Bug #115855 Unexpected comparison result for utf8mb4_0900_ai_ci collation
Submitted: 18 Aug 2024 5:11 Modified: 19 Aug 2024 18:03
Reporter: Long Gu Email Updates:
Status: Not a Bug Impact on me:
None 
Category:MySQL Server: Charsets Severity:S3 (Non-critical)
Version:8.4.2, 9.0.1, 8.0.39 OS:Any
Assigned to: CPU Architecture:Any

[18 Aug 2024 5:11] Long Gu
Description:
Collection `utf8mb4_0900_ai_ci` is based on UCA 9.0.0 weight keys (http://www.unicode.org/Public/UCA/9.0.0/allkeys.txt), but the following query returns some unexpected results:

```
SELECT _utf8mb4'-' COLLATE utf8mb4_0900_ai_ci < _utf8mb4')' COLLATE utf8mb4_0900_ai_ci; -- returns 1
SELECT _utf8mb4'-' COLLATE utf8mb4_0900_ai_ci > _utf8mb4')' COLLATE utf8mb4_0900_ai_ci; -- returns 0
```

According to the UCA 9.0.0 weight keys:

E0029 ; [.0000.0000.0000] # TAG RIGHT PARENTHESIS
E002D ; [.0000.0000.0000] # TAG HYPHEN-MINUS

Given that both '-' (HYPHEN-MINUS, U+002D) and ')' (RIGHT PARENTHESIS, U+0029) have the same weight according to UCA 9.0.0, the comparison of these two characters is expected to be comparison of 002D('-') and 0029(')').

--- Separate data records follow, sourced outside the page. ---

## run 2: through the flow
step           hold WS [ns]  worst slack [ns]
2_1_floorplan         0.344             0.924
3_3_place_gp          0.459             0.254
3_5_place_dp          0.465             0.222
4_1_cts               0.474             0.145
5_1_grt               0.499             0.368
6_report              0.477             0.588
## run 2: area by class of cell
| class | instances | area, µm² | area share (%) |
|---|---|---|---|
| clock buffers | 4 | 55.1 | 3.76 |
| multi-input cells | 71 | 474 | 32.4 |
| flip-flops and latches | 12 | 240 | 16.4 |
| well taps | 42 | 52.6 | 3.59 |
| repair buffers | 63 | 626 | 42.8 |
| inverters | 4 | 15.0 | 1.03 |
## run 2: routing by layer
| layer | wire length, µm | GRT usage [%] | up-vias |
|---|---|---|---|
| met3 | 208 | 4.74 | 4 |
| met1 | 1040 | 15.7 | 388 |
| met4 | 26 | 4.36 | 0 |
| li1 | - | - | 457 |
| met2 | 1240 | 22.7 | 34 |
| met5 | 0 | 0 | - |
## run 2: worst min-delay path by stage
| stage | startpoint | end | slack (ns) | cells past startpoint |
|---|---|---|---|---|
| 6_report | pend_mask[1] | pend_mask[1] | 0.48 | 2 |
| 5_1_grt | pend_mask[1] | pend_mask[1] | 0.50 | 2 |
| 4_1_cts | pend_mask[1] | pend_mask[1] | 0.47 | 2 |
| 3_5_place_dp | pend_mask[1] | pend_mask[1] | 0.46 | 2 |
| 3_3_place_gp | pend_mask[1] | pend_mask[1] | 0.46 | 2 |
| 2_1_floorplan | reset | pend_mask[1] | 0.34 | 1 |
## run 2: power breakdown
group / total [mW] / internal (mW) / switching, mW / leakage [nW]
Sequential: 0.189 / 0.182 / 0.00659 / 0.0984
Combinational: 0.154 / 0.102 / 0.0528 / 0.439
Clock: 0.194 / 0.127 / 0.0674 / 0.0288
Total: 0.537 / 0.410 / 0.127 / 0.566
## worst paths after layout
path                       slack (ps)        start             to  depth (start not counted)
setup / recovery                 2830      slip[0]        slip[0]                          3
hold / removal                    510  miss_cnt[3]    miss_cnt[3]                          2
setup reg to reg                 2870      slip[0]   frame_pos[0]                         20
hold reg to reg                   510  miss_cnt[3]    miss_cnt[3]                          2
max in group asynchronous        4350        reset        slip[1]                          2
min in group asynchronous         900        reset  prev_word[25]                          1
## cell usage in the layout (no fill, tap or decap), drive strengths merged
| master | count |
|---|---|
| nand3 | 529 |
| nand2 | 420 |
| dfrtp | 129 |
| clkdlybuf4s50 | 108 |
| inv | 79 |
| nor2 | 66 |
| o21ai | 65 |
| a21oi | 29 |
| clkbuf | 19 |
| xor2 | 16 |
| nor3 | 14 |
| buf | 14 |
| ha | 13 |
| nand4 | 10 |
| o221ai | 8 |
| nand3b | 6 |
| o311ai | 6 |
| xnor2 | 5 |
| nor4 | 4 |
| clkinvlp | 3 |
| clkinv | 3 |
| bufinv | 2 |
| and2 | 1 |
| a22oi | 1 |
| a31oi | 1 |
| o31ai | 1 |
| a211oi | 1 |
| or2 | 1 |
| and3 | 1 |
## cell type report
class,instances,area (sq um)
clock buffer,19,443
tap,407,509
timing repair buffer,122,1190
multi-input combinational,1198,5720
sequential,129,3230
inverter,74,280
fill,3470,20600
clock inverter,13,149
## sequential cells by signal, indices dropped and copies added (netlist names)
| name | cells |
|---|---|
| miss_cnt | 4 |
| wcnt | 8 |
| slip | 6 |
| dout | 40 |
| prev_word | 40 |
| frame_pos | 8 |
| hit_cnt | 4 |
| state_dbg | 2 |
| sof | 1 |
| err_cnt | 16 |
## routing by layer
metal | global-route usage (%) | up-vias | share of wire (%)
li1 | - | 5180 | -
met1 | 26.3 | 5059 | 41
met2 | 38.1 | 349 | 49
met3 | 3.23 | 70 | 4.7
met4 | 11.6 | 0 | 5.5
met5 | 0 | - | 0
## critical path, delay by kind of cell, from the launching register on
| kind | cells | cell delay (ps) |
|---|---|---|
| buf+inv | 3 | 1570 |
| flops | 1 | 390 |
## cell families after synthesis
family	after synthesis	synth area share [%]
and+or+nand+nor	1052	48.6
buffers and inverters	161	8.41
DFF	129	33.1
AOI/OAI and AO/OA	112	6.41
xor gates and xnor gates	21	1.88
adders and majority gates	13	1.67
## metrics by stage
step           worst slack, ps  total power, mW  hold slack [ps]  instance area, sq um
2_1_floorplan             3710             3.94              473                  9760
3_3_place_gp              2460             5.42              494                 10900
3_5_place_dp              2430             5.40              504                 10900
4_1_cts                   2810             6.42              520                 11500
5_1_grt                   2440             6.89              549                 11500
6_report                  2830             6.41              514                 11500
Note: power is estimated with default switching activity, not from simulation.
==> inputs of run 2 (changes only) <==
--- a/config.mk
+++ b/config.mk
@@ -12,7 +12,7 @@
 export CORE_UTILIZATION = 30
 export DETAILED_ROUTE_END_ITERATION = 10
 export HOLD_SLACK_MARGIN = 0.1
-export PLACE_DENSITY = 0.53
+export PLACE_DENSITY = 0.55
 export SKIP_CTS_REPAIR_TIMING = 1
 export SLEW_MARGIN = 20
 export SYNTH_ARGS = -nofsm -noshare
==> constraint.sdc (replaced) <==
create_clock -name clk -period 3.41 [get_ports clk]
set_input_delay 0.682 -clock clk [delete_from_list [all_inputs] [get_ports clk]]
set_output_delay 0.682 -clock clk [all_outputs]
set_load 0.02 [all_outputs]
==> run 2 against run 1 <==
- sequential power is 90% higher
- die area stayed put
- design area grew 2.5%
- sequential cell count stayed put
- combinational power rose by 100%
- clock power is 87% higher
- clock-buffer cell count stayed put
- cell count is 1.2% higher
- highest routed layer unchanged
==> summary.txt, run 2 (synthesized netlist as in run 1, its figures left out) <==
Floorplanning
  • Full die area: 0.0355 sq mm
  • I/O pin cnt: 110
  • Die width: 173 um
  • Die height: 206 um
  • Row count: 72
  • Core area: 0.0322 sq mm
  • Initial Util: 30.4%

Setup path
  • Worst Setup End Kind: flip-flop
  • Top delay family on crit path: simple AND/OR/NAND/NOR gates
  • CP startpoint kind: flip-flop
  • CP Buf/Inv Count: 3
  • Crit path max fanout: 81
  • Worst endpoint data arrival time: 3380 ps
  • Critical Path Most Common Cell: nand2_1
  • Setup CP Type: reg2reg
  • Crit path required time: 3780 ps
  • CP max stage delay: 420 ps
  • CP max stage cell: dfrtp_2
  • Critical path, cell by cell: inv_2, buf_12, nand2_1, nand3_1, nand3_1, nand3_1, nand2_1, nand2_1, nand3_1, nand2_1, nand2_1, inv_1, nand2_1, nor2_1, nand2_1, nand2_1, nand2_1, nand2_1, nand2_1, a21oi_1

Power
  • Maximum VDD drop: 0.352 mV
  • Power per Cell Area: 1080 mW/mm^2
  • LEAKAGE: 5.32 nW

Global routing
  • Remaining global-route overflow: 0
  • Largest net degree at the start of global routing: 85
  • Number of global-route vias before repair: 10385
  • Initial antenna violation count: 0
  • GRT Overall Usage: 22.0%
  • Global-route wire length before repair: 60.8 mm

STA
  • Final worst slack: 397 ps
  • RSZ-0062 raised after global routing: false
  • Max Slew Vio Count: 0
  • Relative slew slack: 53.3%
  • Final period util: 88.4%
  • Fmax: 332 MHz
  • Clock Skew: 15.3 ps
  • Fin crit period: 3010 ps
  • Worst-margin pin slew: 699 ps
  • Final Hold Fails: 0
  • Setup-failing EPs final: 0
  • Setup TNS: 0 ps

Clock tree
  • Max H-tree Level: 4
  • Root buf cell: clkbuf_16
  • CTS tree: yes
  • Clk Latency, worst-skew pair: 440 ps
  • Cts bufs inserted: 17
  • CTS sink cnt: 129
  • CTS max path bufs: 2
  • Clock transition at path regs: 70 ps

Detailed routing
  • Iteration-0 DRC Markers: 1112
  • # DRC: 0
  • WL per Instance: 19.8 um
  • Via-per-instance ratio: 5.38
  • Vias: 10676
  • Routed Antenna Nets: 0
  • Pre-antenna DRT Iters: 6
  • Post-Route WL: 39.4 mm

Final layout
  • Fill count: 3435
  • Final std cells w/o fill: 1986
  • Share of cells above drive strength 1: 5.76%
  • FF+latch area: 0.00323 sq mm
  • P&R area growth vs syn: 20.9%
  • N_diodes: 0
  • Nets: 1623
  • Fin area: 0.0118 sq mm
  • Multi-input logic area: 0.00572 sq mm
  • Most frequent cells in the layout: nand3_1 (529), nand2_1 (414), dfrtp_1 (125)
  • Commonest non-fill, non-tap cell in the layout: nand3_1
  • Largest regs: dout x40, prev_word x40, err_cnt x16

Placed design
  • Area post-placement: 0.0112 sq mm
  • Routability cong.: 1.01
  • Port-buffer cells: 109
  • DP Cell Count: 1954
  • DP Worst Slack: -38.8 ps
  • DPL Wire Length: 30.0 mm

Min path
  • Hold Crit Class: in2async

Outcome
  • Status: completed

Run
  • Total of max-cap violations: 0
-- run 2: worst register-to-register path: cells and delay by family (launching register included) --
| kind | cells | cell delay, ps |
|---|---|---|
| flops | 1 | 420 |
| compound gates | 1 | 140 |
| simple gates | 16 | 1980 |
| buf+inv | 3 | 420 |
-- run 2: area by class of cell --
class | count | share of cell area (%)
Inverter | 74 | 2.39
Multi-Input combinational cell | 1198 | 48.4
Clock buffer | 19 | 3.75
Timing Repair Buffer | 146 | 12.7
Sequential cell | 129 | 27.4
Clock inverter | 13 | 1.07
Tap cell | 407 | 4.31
$ cat config.mk
export PLATFORM = sky130hd
export DESIGN_NAME = hex_scan_display
export DESIGN_NICKNAME = d
export VERILOG_FILES = /design/src/rtl/hex_scan_display.sv
export SDC_FILE = /design/constraint.sdc
export NUM_CORES = 1
export LEC_CHECK = 0
export BUFFER_PORTS_ARGS = -buffer_cell sky130_fd_sc_hd__buf_2
export CAP_MARGIN = 20
export CORE_MARGIN = 5
export CORE_UTILIZATION = 55
export DETAILED_ROUTE_END_ITERATION = 7
export PLACE_DENSITY = 0.79
export REMOVE_ABC_BUFFERS = 1
export SYNTH_ARGS = -nofsm -noshare
export SYNTH_HDL_FRONTEND = slang
export SYNTH_SLANG_ARGS = --single-unit
$ cat constraint.sdc
create_clock -name clk -period 3.9 [get_ports clk]
set_input_delay 0.585 -clock clk [delete_from_list [all_inputs] [get_ports clk]]
set_output_delay 0.585 -clock clk [all_outputs]
set_load 0.1 [all_outputs]
$ cat src/rtl/hex_scan_display.sv
// Scanned driver for N common-anode 7-segment digits: a prescaled digit scan
// with anti-ghost dead time, a frame-atomic display word, leading-zero
// blanking and a global blank. All outputs are registered.
module hex_scan_display #(
  parameter int N_DIGITS  = 4,
  parameter int SCAN_DIV  = 50000,
  parameter int BLANK_CYC = 2
) (
  input  logic                    clk,
  input  logic                    rst_n,
  input  logic                    load_valid,
  output logic                    load_ready,
  input  logic [4*N_DIGITS-1:0]   load_value,
  input  logic [N_DIGITS-1:0]     load_dp,
  input  logic                    lzb_en,
  input  logic                    blank,
  output logic [6:0]              seg_n,
  output logic                    dp_n,
  output logic [N_DIGITS-1:0]     an_n,
  output logic                    frame_tick
);

  localparam int PRE_W = (SCAN_DIV > 2) ? $clog2(SCAN_DIV) : 1;
  localparam int IDX_W = (N_DIGITS > 1) ? $clog2(N_DIGITS) : 1;

  logic [PRE_W-1:0]      r_pre;
  logic [IDX_W-1:0]      r_idx;
  logic                  r_lzb;
  logic [4*N_DIGITS-1:0] r_active;
  logic [N_DIGITS-1:0]   r_active_dp;
  logic [4*N_DIGITS-1:0] r_pend;
  logic [N_DIGITS-1:0]   r_pend_dp;
  logic                  r_ready;
  logic [6:0]            r_seg_n;
  logic                  r_dp_n;
  logic [N_DIGITS-1:0]   r_an_n;
  logic                  r_frame_tick;

  logic                  w_slot_end;
  logic                  w_wrap;
  logic                  w_accept;
  logic                  w_dead;
  logic [3:0]            w_nib;
  logic                  w_digit_dp;
  logic [IDX_W-1:0]      w_msnz;
  logic                  w_suppress;
  logic [N_DIGITS-1:0]   w_an;
  logic [6:0]            w_seg;

  function automatic logic [6:0] f_decode(input logic [3:0] nib);
    logic [6:0] seg;
    case (nib)
      4'h0:    seg = 7'h40;
      4'h1:    seg = 7'h79;
      4'h2:    seg = 7'h24;
      4'h3:    seg = 7'h30;
      4'h4:    seg = 7'h19;
      4'h5:    seg = 7'h12;
      4'h6:    seg = 7'h02;
      4'h7:    seg = 7'h78;
      4'h8:    seg = 7'h00;
      4'h9:    seg = 7'h10;
      4'hA:    seg = 7'h08;
      4'hB:    seg = 7'h03;
      4'hC:    seg = 7'h46;
      4'hD:    seg = 7'h21;
      4'hE:    seg = 7'h06;
      default: seg = 7'h0E;
    endcase
    return seg;
  endfunction

  assign w_slot_end = (r_pre == PRE_W'(SCAN_DIV - 1));
  assign w_wrap     = w_slot_end && (r_idx == IDX_W'(N_DIGITS - 1));
  assign w_accept   = load_valid && r_ready;
  assign w_dead     = (r_pre < PRE_W'(BLANK_CYC));

  // Prescaler and digit index; lzb_en is latched as each new slot begins
  always_ff @(posedge clk or negedge rst_n) begin
    if (!rst_n) begin
      r_pre <= '0;
      r_idx <= '0;
      r_lzb <= 1'b0;
    end else if (w_slot_end) begin
      r_pre <= '0;
      r_idx <= w_wrap ? '0 : r_idx + IDX_W'(1);
      r_lzb <= lzb_en;
    end else begin
      r_pre <= r_pre + PRE_W'(1);
    end
  end

  // Pending slot fill on handshake, commit to active only at frame wrap.
  // An accept can only happen while pending is empty, so it never coincides
  // with a commit; a word accepted on the wrap cycle waits a full frame.
  always_ff @(posedge clk or negedge rst_n) begin
    if (!rst_n) begin
      r_active    <= '0;
      r_active_dp <= '0;
      r_pend      <= '0;
      r_pend_dp   <= '0;
      r_ready     <= 1'b1;
    end else if (w_accept) begin
      r_pend    <= load_value;
      r_pend_dp <= load_dp;
      r_ready   <= 1'b0;
    end else if (w_wrap && !r_ready) begin
      r_active    <= r_pend;
      r_active_dp <= r_pend_dp;
      r_ready     <= 1'b1;
    end
  end

  // Current digit selection, leading-zero detection and segment decode
  always_comb begin
    w_nib      = '0;
    w_digit_dp = 1'b0;
    w_msnz     = '0;
    w_an       = '1;
    for (int unsigned k = 0; k < N_DIGITS; k++) begin
      if (r_idx == IDX_W'(k)) begin
        w_nib      = r_active[4*k +: 4];
        w_digit_dp = r_active_dp[k];
        w_an[k]    = 1'b0;
      end
      if (r_active[4*k +: 4] != 4'h0) begin
        w_msnz = IDX_W'(k);
      end
    end
    w_suppress = r_lzb && (r_idx > w_msnz);
    w_seg      = w_suppress ? 7'h7F : f_decode(w_nib);
  end

  // Registered pin drivers; anodes held off during dead time or blank
  always_ff @(posedge clk or negedge rst_n) begin
    if (!rst_n) begin
      r_seg_n      <= 7'h7F;
      r_dp_n       <= 1'b1;
      r_an_n       <= '1;
      r_frame_tick <= 1'b0;
    end else begin
      r_seg_n      <= w_seg;
      r_dp_n       <= !w_digit_dp;
      r_an_n       <= (blank || w_dead) ? '1 : w_an;
      r_frame_tick <= w_wrap;
    end
  end

  assign load_ready = r_ready;
  assign seg_n      = r_seg_n;
  assign dp_n       = r_dp_n;
  assign an_n       = r_an_n;
  assign frame_tick = r_frame_tick;

endmodule
==> results.sh, run 1 <==
export IMPL_outcome="complete, no violations"
export IMPL_synth_top_cell_area_share_pct=44.0
export IMPL_cellLeakagePower_nw=1.89
export IMPL_endpoint_kind="flip-flop"
export IMPL_hold_viol=0
export IMPL_crit_chain="nor3_1, nand2_2, nor4_4, buf_4, nand3_2, mux2_4"
export IMPL_cts_resized=0
export IMPL_worstMarginPinSlew_ns=0.805
export IMPL_overflow=0
export IMPL_synthDistinctLibCells=42
export IMPL_timing_final_crit_share_pct=67.1
export IMPL_port_buffers=38
export IMPL_finalSetupViolations=0
export IMPL_cp_required_ns=4.13
export IMPL_p_clk_share_pct=43.2
export IMPL_ir_drop_mv=0.302
export IMPL_yosysMostFrequentCell="dfrtp_1"
export IMPL_wl_mm=5.96
export IMPL_die_area_mm2=0.00788
export IMPL_startpoint_type="flip-flop"
export IMPL_power_frac_seq_pct=53.2
export IMPL_syn_inst=273
export IMPL_p_int_mw=1.17
export IMPL_cp_slowest_cell="nand3_2"
export IMPL_rsz0062_at_grt="no"
export IMPL_h_tree_depth=3
export IMPL_rows=28
export IMPL_diodes=0
export IMPL_grt_max_degree=50
export IMPL_hold_class="primary input to asynchronous set/reset pin"
export IMPL_swShare_pct=21.6
export IMPL_wl_per_cell_um=15.1
export IMPL_drtPass1Iterations=4
export IMPL_yosysWarningCount=0
export IMPL_setup_tns_ns=0
export IMPL_fillers=473
export IMPL_ant_nets=0
export IMPL_netlist_area_mm2=0.00341
export IMPL_cp_arrival_ns=2.85
export IMPL_max_stage_delay_ns=0.58
export IMPL_first_global_vias=2269
export IMPL_power_switching_mw=0.322
export IMPL_synth_common_cells="dfrtp_1, mux2_2, nand2_1"
export IMPL_maxCapViolations=0
export IMPL_fmax_mhz=382
export IMPL_synth_seq_area_share_pct=54.0
export IMPL_tritoncts="built"
export IMPL_cts_hold_buf=0
export IMPL_dp_hpwl_mm=4.31
export IMPL_nets=353
export IMPL_io_pins=39
export IMPL_power_density_mw_per_mm2=385
export IMPL_p_comb_share_pct=3.6
export IMPL_critPathKind="flip-flop to flip-flop"
export IMPL_holdWs_ns=0.215
export IMPL_grt_first_pass_wirelength_mm=10.3
export IMPL_critPathLaunch="r_pre[11]$_DFF_PN0_"
export IMPL_drt_iter0_markers=114
export IMPL_drc=0
export IMPL_start_util_pct=57.0
export IMPL_synthTopCellsByArea="dfrtp_1, dfstp_2, mux2_4"
export IMPL_skew_ns=0.0105
export IMPL_synth_edff_count=0
export IMPL_cp_max_fo=21
export IMPL_cts_root_buf="clkbuf_8"
export IMPL_cts_sinks=73
export IMPL_synthFlopType="dfrtp_1"
export IMPL_yosys_area_top_type="dfrtp_1"
export IMPL_synthToLayoutAreaGrowth_pct=13.7
export IMPL_die_y_um=88.8
export IMPL_maxSlewViolCount=0
export IMPL_async_reset_ff_share_pct=100
export IMPL_core_area_mm2=0.00599
export IMPL_ys_seq_elements=73
export IMPL_cts_made_buffers=9
export IMPL_drive_gt1_share_pct=36.3
export IMPL_layout_min_cycle_time_ns=2.62
export IMPL_synth_area_per_cell_um2=12.5
export IMPL_cts_setup_buffers=0
export IMPL_clock_path_buffers=2
export IMPL_clk_pin_slew_worst_paths_ns=0.08
export IMPL_clk_latency_ns=0.35
export IMPL_antenna_found_initial=0
export IMPL_relSlewSlack_pct=46.2
export IMPL_r2r_start="r_pre[11]$_DFF_PN0_"
export IMPL_track_usage_pct=17.2
export IMPL_viasPerCell=5.50
export IMPL_fp_dieW_um=88.8
export IMPL_gp_congestion=0.843
export IMPL_via_count=2174
[cells in the final DEF, fill, tap and decap left out, types with 5 or more instances in the layout]
cell / n
dfrtp_1: 60
buf_2: 38
nand2_1: 23
mux2_2: 23
mux2_4: 19
nor2_1: 14
ha_1: 13
dfstp_2: 13
inv_1: 11
nand3_1: 9
clkbuf_8: 9
a21oi_1: 8
o21ai_0: 8
xor2_1: 7
nor4_1: 6
xnor2_1: 5
[flip-flops by register name, summed over array words and instances (netlist names)]
signal and flops:
r_active 16, r_pend 16, r_pre 16, seg_n 7, an_n 4, r_active_dp 4, r_pend_dp 4, r_idx 2
dp_n 1, frame_tick 1, load_ready 1, r_lzb 1
[layer usage]
layer	global-route usage [%]	up-vias	part of all wire, %
met3	4.84	8	4.7
met4	8.52	0	2.0
li1	-	1051	-
met1	22.2	1076	46
met2	26.7	39	47
met5	0	-	0
[power groups by stage]
stage | combinational (mW) | clock, mW | sequential [mW]
floorplan | 0.0224 | 0 | 0.809
global route | 0.0619 | 0.698 | 0.798
detailed placement | 0.0562 | 0 | 0.810
global placement | 0.0537 | 0 | 0.808
finish | 0.0544 | 0.645 | 0.795
CTS | 0.0563 | 0.655 | 0.795
[critical path: cells and delay by family (launching register included)]
family	cells	cell delay [ns]
multiplexers	1	0.52
AND/OR/NAND/NOR	4	1.30
buffers and inverters	1	0.24
flip-flops	1	0.43
[worst paths after layout]
check,endpoint,slack (ns),cells past startpoint
worst max-delay path,r_active[11]$_DFFE_PN0P_,1.28,6
max in group asynchronous,r_pend_dp[2]$_DFFE_PN0P_,2.67,2
worst min register to register,dp_n$_DFF_PN1_,0.43,1
min in group clk,load_ready$_DFFE_PN1P_,0.42,2
worst max register to register,r_active[11]$_DFFE_PN0P_,1.28,6
worst min-delay path,r_pre[4]$_DFF_PN0_,0.22,1
[cell families (layout without fill, tap and decap cells)]
kind of cell             Yosys count  after routing  synth area share [%]
XOR/XNOR                          12             12                  3.08
AO/OA/AOI/OAI                     32             32                  6.20
buffers and inverters             21             68                  2.82
flip-flops                        73             73                  54.0
AND/OR/NAND/NOR                   77             77                  12.3
multiplexers                      45             45                  16.8
adder cells (fa/ha/maj)           13             13                  4.77
[area by class of cell]
cell class	count	area, um^2	share of cell area (%)
tap	75	93.8	2.42
timing repair buffer	41	213	5.48
inverter	11	41.3	1.06
sequential	73	1840	47.5
clock inverter	6	90.1	2.32
multi-input combinational	179	1470	38.0
clock buffer	10	128	3.29
[metrics by stage]
| stage | utilization (%) | std cells | setup slack (ns) | area [um^2] | power, mW |
|---|---|---|---|---|---|
| after floorplan | - | 263 | 1.37 | 3360 | 0.831 |
| after CTS | 64.8 | 395 | 1.27 | 3880 | 1.51 |
| after detailed placement | 61.2 | 379 | 1.28 | 3660 | 0.866 |
| final | 64.8 | 395 | 1.28 | 3880 | 1.49 |
| after global placement | 61.2 | 379 | 1.41 | 3660 | 0.862 |
| after global routing | 64.8 | 395 | 1.07 | 3880 | 1.56 |
No activity file was read; power rests on OpenSTA's default activity.
### src/rtl/vc_input_port.sv
// vc_input_port: router input port with VC_NUM per-VC flit FIFOs, a per-VC
// packet FSM (IDLE -> VA -> ACTIVE) with XY routing on head flits, VC
// allocation requests, switch-side readout and per-VC on/off backpressure.
// Optional build macro CREDIT_RETURN_EN: adds credit_o (one-cycle pulse per
// popped flit, registered) and ties on_off_o high.

package vc_input_port_pkg;
    localparam int MESH_SIZE_X = 4;
    localparam int MESH_SIZE_Y = 4;
    localparam int VC_NUM_DEF  = 2;
    localparam int VC_ID_W     = (VC_NUM_DEF > 1) ? $clog2(VC_NUM_DEF) : 1;
    localparam int DEST_W      = 4;

    typedef enum logic [1:0] {
        HEAD     = 2'd0,
        BODY     = 2'd1,
        TAIL     = 2'd2,
        HEADTAIL = 2'd3
    } flit_label_t;

    typedef enum logic [2:0] {
        LOCAL = 3'd0,
        NORTH = 3'd1,
        SOUTH = 3'd2,
        WEST  = 3'd3,
        EAST  = 3'd4
    } port_t;

    typedef struct packed {
        flit_label_t         flit_label;
        logic [VC_ID_W-1:0]  vc_id;
        logic [DEST_W-1:0]   x_dest;
        logic [DEST_W-1:0]   y_dest;
        logic [15:0]         payload;
    } flit_t;
endpackage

Therefore, the expected result for the query should be:

```
SELECT _utf8mb4'-' COLLATE utf8mb4_0900_ai_ci < _utf8mb4')' COLLATE utf8mb4_0900_ai_ci; -- expect to return 0
SELECT _utf8mb4'-' COLLATE utf8mb4_0900_ai_ci > _utf8mb4')' COLLATE utf8mb4_0900_ai_ci; -- expect to return 1
```

How to repeat:
```
SELECT _utf8mb4'-' COLLATE utf8mb4_0900_ai_ci < _utf8mb4')' COLLATE utf8mb4_0900_ai_ci; -- returns 1
SELECT _utf8mb4'-' COLLATE utf8mb4_0900_ai_ci > _utf8mb4')' COLLATE utf8mb4_0900_ai_ci; -- returns 0
```
[19 Aug 2024 6:41] MySQL Verification Team
Hello Long Gu,

Thank you for the report and feedback.

regards,
Umesh
[19 Aug 2024 18:03] Bernt Marius Johnsen
The codepoints that are referred, U+E0029 and U+E002D, are Tag characters. See e.g. https://en.wikipedia.org/wiki/Tags_(Unicode_block)

The hyphen and the right parenthesis used in the mentioned queries are U+0029 and U+002D and have the weights

002D  ; [*020D.0020.0002] # HYPHEN-MINUS
0029  ; [*0326.0020.0002] # RIGHT PARENTHESIS

MySQL behaves correct wrt these characters.